:: DATASET EXTRACT

v3:
## PWU
module PWU 
( 
   va_rdy_o, pa_o, pa_vld_o, pa_fault_o, pw_c_va_o, pw_c_vld_o,
   l1_va_o, l1_cancel_o, l1_va_vld_o, ch_va_o, ch_va_vld_o,
   clk_i, resetn_i, va_i, va_vld_i, pa_rdy_i, pw_c_pa_i, l1_pa_i,
   l1_pa_vld_i, ch_fault_i
   );
   input logic clk_i;   
   input logic resetn_i;
   input logic [31:0] va_i;
   input logic        va_vld_i;
   output logic       va_rdy_o;
   output logic[27:0] pa_o;
   output logic       pa_vld_o;
   output logic       pa_fault_o;
   input logic        pa_rdy_i;
   output logic [31:0] pw_c_va_o;
   output logic        pw_c_vld_o;
   input logic [15:0]  pw_c_pa_i;
   output logic[27:0] l1_va_o;
   output logic       l1_cancel_o;
   output logic       l1_va_vld_o;
   input logic [31:0] l1_pa_i;
   input logic        l1_pa_vld_i;
   output logic[27:0] ch_va_o;
   output logic       ch_va_vld_o;
   input logic        ch_fault_i;
   logic [1:0]      walk_sel_reg;
   logic [3:0][1:0] walk_sel_pw00_03_reg;
   logic walkers_ready_s;
   logic walkers_stall_s;
   logic [3:0]       va_rdy_s;
   logic [3:0][27:0] pa_s;
   logic [3:0]       pa_vld_s;
   logic [3:0]       pa_fault_s;
   logic [3:0][31:0] pw_c_va_s;
   logic [3:0]       pw_c_vld_s;
   logic [3:0][27:0] l1_va_s;
   logic [3:0]       l1_cancel_s;
   logic [3:0]       l1_va_vld_s;
   logic [3:0][27:0] ch_va_s;
   logic [3:0]       ch_va_vld_s;
   logic [3:0]       stall_s;
   logic [3:0]       va_vld_s;
   always_ff@(posedge clk_i)
   begin
      if (!resetn_i)
      begin
	walk_sel_reg <= 2'h0;
	 for (int i=0; i<4;i++)
	   walk_sel_pw00_03_reg[i] <= 2'h0;
      end
      else
      begin
	 if (walkers_ready_s && va_vld_i && !walkers_stall_s)
	 begin
	    walk_sel_reg <= walk_sel_reg + 1; 
	 end
	 if (!walkers_stall_s)
	 begin
  ...
==> flow/config.mk <==
export PLATFORM = sky130hd
export DESIGN_NAME = PWU
export DESIGN_NICKNAME = PWU
export VERILOG_FILES = /design/flow/design.v
export SDC_FILE = /design/flow/constraint.sdc
export NUM_CORES = 4
export LEC_CHECK = 0
export CAP_MARGIN = 20
export CORE_MARGIN = 2
export CORE_UTILIZATION = 40
export SLEW_MARGIN = 20
==> flow/constraint.sdc <==
create_clock -name core_clock -period 4.0 [get_ports {clk_i}]
set_input_delay 0.8000 -clock core_clock [delete_from_list [all_inputs] [get_ports {clk_i}]]
set_output_delay 0.8000 -clock core_clock [all_outputs]
set_load 0.01 [all_outputs]
run.sh (not shown) runs the stock make flow with config.mk's settings and CLKGATE_MAP_FILE=.
### v3 -> v15
diff --git a/flow/config.mk b/flow/config.mk
--- a/flow/config.mk
+++ b/flow/config.mk
@@ -8 +8,2 @@
-export CAP_MARGIN = 20
+export ABC_AREA = 1
+export CAP_MARGIN = 15
@@ -10 +11,3 @@
-export CORE_UTILIZATION = 40
+export CORE_UTILIZATION = 69
+export CTS_CLUSTER_SIZE = 20
+export HOLD_SLACK_MARGIN = -0.1
==> flow/constraint.sdc <==
create_clock -name core_clock -period 1.92 [get_ports {clk_i}]
set_input_delay 0.3840 -clock core_clock [delete_from_list [all_inputs] [get_ports {clk_i}]]
set_output_delay 0.3840 -clock core_clock [all_outputs]
set_load 0.01 [all_outputs]
### Flow results
- Average cell area after synthesis, v15 and v3, higher one = v3.
- Going from v3 to v15, the die area was shrunk.
- Comparing v15 and v3, the lower post-synthesis chip area from yosys is on v3.
- v15: ODB-0269 in global routing (5_1_grt) -> run aborted
- Compared to v3, v15 has placeable core region about 40% lower.
- Instance count after placement with tap cells included (v15 over v3): increase, 19%
- v15 vs. v3: share of synthesized cell area in full adder, half adder and majority cells held steady; number of standard-cell rows in the floorplan shrank by about 23%; total cell area at the placement stage grew by 4.0%; number of instances in the synthesized netlist grew by 481.
- Diff v3 -> v15: number of nets at floorplan moved up, share of synthesized registers carrying an async set or reset level.
Input changes introduced in v8 (baseline for comparison: v15):
diff --git a/flow/config.mk b/flow/config.mk
--- a/flow/config.mk
+++ b/flow/config.mk
@@ -8 +7,0 @@
-export ABC_AREA = 1
@@ -9,0 +9 @@
+export CELL_PAD_IN_SITES_GLOBAL_PLACEMENT = 0
@@ -11,4 +11,7 @@
-export CORE_UTILIZATION = 69
-export CTS_CLUSTER_SIZE = 20
-export HOLD_SLACK_MARGIN = -0.1
-export SLEW_MARGIN = 20
+export CORE_UTILIZATION = 72
+export CTS_CLUSTER_SIZE = 42
+export GPL_ROUTABILITY_DRIVEN = 1
+export MIN_ROUTING_LAYER = met1
+export PLACE_DENSITY = 0.78
+export SLEW_MARGIN = 40
+export TNS_END_PERCENT = 60
==> flow/constraint.sdc <==
create_clock -name core_clock -period 2.12 [get_ports {clk_i}]
set_input_delay 0.4240 -clock core_clock [delete_from_list [all_inputs] [get_ports {clk_i}]]
set_output_delay 0.4240 -clock core_clock [all_outputs]
set_load 0.01 [all_outputs]
==> comparison <==
- Each of v8 and v15 falls short of a clean finish.
- v15 did not finish; the tool stopped in global routing (5_1_grt) with error ODB-0269.
- v8 ran in full, but the layout does not pass; the checks complain about setup timing.
- Delta(yosys-reported design area after synthesis, v8 - v15) < 0
- The higher number of cells in Yosys stat of v8 and v15 is in v15.
- Synthesized cell count delta for v8 relative to v15: 481 lower
- When v8 is set beside v15, its final weighted congestion in routability-driven placement turns out to be 8.9% smaller.
- Delta (v8 minus v15): number of sinks driven by the clock tree now sits at about the same level; synthesized-area fraction occupied by and/or/nand/nor cells now sits lower; area enclosed by the die boundary now sits lower; number of distinct library cells after synthesis now sits higher.
- Synthesized area: v8 vs v15 down about 0.9%
For v35, these inputs were changed with respect to v8:
==> flow/config.mk <==
export PLATFORM = sky130hd
export DESIGN_NAME = PWU
export DESIGN_NICKNAME = PWU
export VERILOG_FILES = /design/flow/design.v
export SDC_FILE = /design/flow/constraint.sdc
export NUM_CORES = 4
export LEC_CHECK = 0
export ABC_AREA = 1
export CAP_MARGIN = 20
export CORE_MARGIN = 2
export CORE_UTILIZATION = 40
export GPL_TIMING_DRIVEN = 0
export HOLD_SLACK_MARGIN = 0.24
export SLEW_MARGIN = 20
==> flow/constraint.sdc <==
create_clock -name core_clock -period 4.0 [get_ports {clk_i}]
set_input_delay 0.8000 -clock core_clock [delete_from_list [all_inputs] [get_ports {clk_i}]]
set_output_delay 0.8000 -clock core_clock [all_outputs]
set_load 0.01 [all_outputs]
Results
- Layout checks on v35: not met. Flow itself completed; violations: setup timing.
- [compare] base=v8 new=v35: detailed-route via count shows an increase of about 4%; number of nets in the finished design shows an increase of 528; total length of routed wires shows a reduction of about 8%; slack of the worst reg-to-reg path shows an increase of 2.11 ns; fraction of the cycle the final worst path needs shows a reduction of 15 points.
- Relative to v8, area growth from synthesis to layout has gone down in v35.


PWU again, from the RTL that the note above started with.
make LEC_CHECK=0 ABC_AREA=1 CAP_MARGIN=20 CELL_PAD_IN_SITES_DETAIL_PLACEMENT=2 CELL_PAD_IN_SITES_GLOBAL_PLACEMENT=3 CORE_MARGIN=10 CORE_UTILIZATION=71 CTS_CLUSTER_DIAMETER=274 GPL_ROUTABILITY_DRIVEN=0 GPL_TIMING_DRIVEN=0 HOLD_SLACK_MARGIN=0.24 PLACE_DENSITY_LB_ADDON=0.22 SLEW_MARGIN=20 TNS_END_PERCENT=80 finish   # period 4.61 ns
The baseline stopped in global placement without I/O (3_1_place_gp_skip_io) on FLW-0024.
Then changed:
==> flow/config.mk (replaced) <==
export PLATFORM = sky130hd
export DESIGN_NAME = PWU
export DESIGN_NICKNAME = PWU
export VERILOG_FILES = /design/flow/design.v
export SDC_FILE = /design/flow/constraint.sdc
export NUM_CORES = 4
export LEC_CHECK = 0
export CAP_MARGIN = 20
export CORE_ASPECT_RATIO = 0.99
export CORE_MARGIN = 6
export CORE_UTILIZATION = 40
export CTS_CLUSTER_SIZE = 43
export GPL_ROUTABILITY_DRIVEN = 0
export HOLD_SLACK_MARGIN = 0.23
export SETUP_SLACK_MARGIN = 1.2
export SLEW_MARGIN = 40
==> flow/constraint.sdc (replaced) <==
create_clock -name core_clock -period 4.0 [get_ports {clk_i}]
set_input_delay 0.8000 -clock core_clock [delete_from_list [all_inputs] [get_ports {clk_i}]]
set_output_delay 0.8000 -clock core_clock [all_outputs]
set_load 0.01 [all_outputs]
After rerunning: The new run went through all stages and came out clean. Synthesized area went down by about 0.9%. Synthesized cell count went down by 27%. Die area went up by 52%.
Then changed:
==> flow/config.mk (replaced) <==
export PLATFORM = sky130hd
export DESIGN_NAME = PWU
export DESIGN_NICKNAME = PWU
export VERILOG_FILES = /design/flow/design.v
export SDC_FILE = /design/flow/constraint.sdc
export NUM_CORES = 4
export LEC_CHECK = 0
export CAP_MARGIN = 20
export CORE_MARGIN = 2
export CORE_UTILIZATION = 66
export SLEW_MARGIN = 20
==> flow/constraint.sdc (replaced) <==
create_clock -name core_clock -period 2.88 [get_ports {clk_i}]
set_input_delay 0.5760 -clock core_clock [delete_from_list [all_inputs] [get_ports {clk_i}]]
set_output_delay 0.5760 -clock core_clock [all_outputs]
set_load 0.01 [all_outputs]
Global-route usage came out higher by 12 points.
Worst setup slack is worse by 1100 ps.
Clock power came out higher by a quarter to a third.
Count of clock-buffer cells in the layout came out lower by 8.
Area after synthesis is unchanged.


Setup of v57:
PWU again, from the RTL that the note above started with.
Settings: LEC_CHECK=0, CAP_MARGIN=20, CORE_MARGIN=2, CORE_UTILIZATION=40, SLEW_MARGIN=20; clock period 3.45 ns.
v57 | stages: all done | timing, DRC, antenna: all pass
Here is what was changed in the inputs of v12 compared with v57.
--- a/flow/config.mk
+++ b/flow/config.mk
@@ -8,4 +8,10 @@
 export CAP_MARGIN = 20
 export CORE_MARGIN = 2
-export CORE_UTILIZATION = 40
-export SLEW_MARGIN = 20
+export CORE_UTILIZATION = 72
+export CTS_CLUSTER_DIAMETER = 188
+export CTS_CLUSTER_SIZE = 26
+export HOLD_SLACK_MARGIN = -0.09
+export MAX_ROUTING_LAYER = met4
+export PLACE_DENSITY_LB_ADDON = 0.2
+export SETUP_SLACK_MARGIN = 1.04
+export SLEW_MARGIN = 35
==> flow/constraint.sdc <==
create_clock -name core_clock -period 3.49 [get_ports {clk_i}]
set_input_delay 0.6980 -clock core_clock [delete_from_list [all_inputs] [get_ports {clk_i}]]
set_output_delay 0.6980 -clock core_clock [all_outputs]
set_load 0.01 [all_outputs]
==> results <==
Area of the core region improves in v12 relative to v57.
v12 ended with less die outline height than v57.
Taking v12 over v57, the wire length of the first global-routing pass ratio works out to 1.11.
[v12] layout overhead on the synthesized area fell 3.3 points relative to v57
Compared with v57, v12 shows power that has gone down by more than 10%.
Relative to v57, wire length increased by about 38% in v12.
Initial antenna violation count was higher in v12 than in v57.
Compared with v57, in v12 utilization after layout saw an increase; count of clock-buffer cells in the layout has decreased.
[inputs] v49 vs v12
==> flow/config.mk <==
export PLATFORM = sky130hd
export DESIGN_NAME = PWU
export DESIGN_NICKNAME = PWU
export VERILOG_FILES = /design/flow/design.v
export SDC_FILE = /design/flow/constraint.sdc
export NUM_CORES = 4
export LEC_CHECK = 0
export ABC_AREA = 0
export CAP_MARGIN = 5
export CORE_MARGIN = 2
export CORE_UTILIZATION = 72
export CTS_CLUSTER_DIAMETER = 317
export CTS_CLUSTER_SIZE = 34
export GPL_ROUTABILITY_DRIVEN = 0
export HOLD_SLACK_MARGIN = -0.09
export MAX_ROUTING_LAYER = met4
export SETUP_SLACK_MARGIN = 0.47
export SLEW_MARGIN = 20
==> flow/constraint.sdc <==
create_clock -name core_clock -period 2.08 [get_ports {clk_i}]
set_input_delay 0.4160 -clock core_clock [delete_from_list [all_inputs] [get_ports {clk_i}]]
set_output_delay 0.4160 -clock core_clock [all_outputs]
set_load 0.01 [all_outputs]
--- outcome ---
Reported for v49 and v12, count of library flops with an enable pin turned out identical to the last digit.
Compared with v12, in v49 synthesized netlist cell count flat; async set-or-reset flop fraction in the synthesized netlist flat.
v12 -> v49: number of distinct library cell variants in the gate-level netlist after synthesis delta 0, exact match
Relative to v12, instance count after placement with tap cells included increased by 31 in v49.
Comparing v49 against v12, there is no change at all in die size.
Cmp v49 and v12 / HPWL after detailed placement / lower: v12
The higher pre-CTS worst setup slack came out of v12.
Reported for v49 and v12, aoi/oai-family share of the synthesized area turned out identical to the last digit.
v49: aborted in clock tree synthesis (tool error)
Total placed instance area, v49 vs v12: up by a few percent
No activity file was given, so power comes from the tool's default toggle rates.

::::

WHAT YOU HAVE TO DO
Return only the count of lines in the listing above that hold the string "floorplan".

SOLUTION TO THIS PROBLEM
2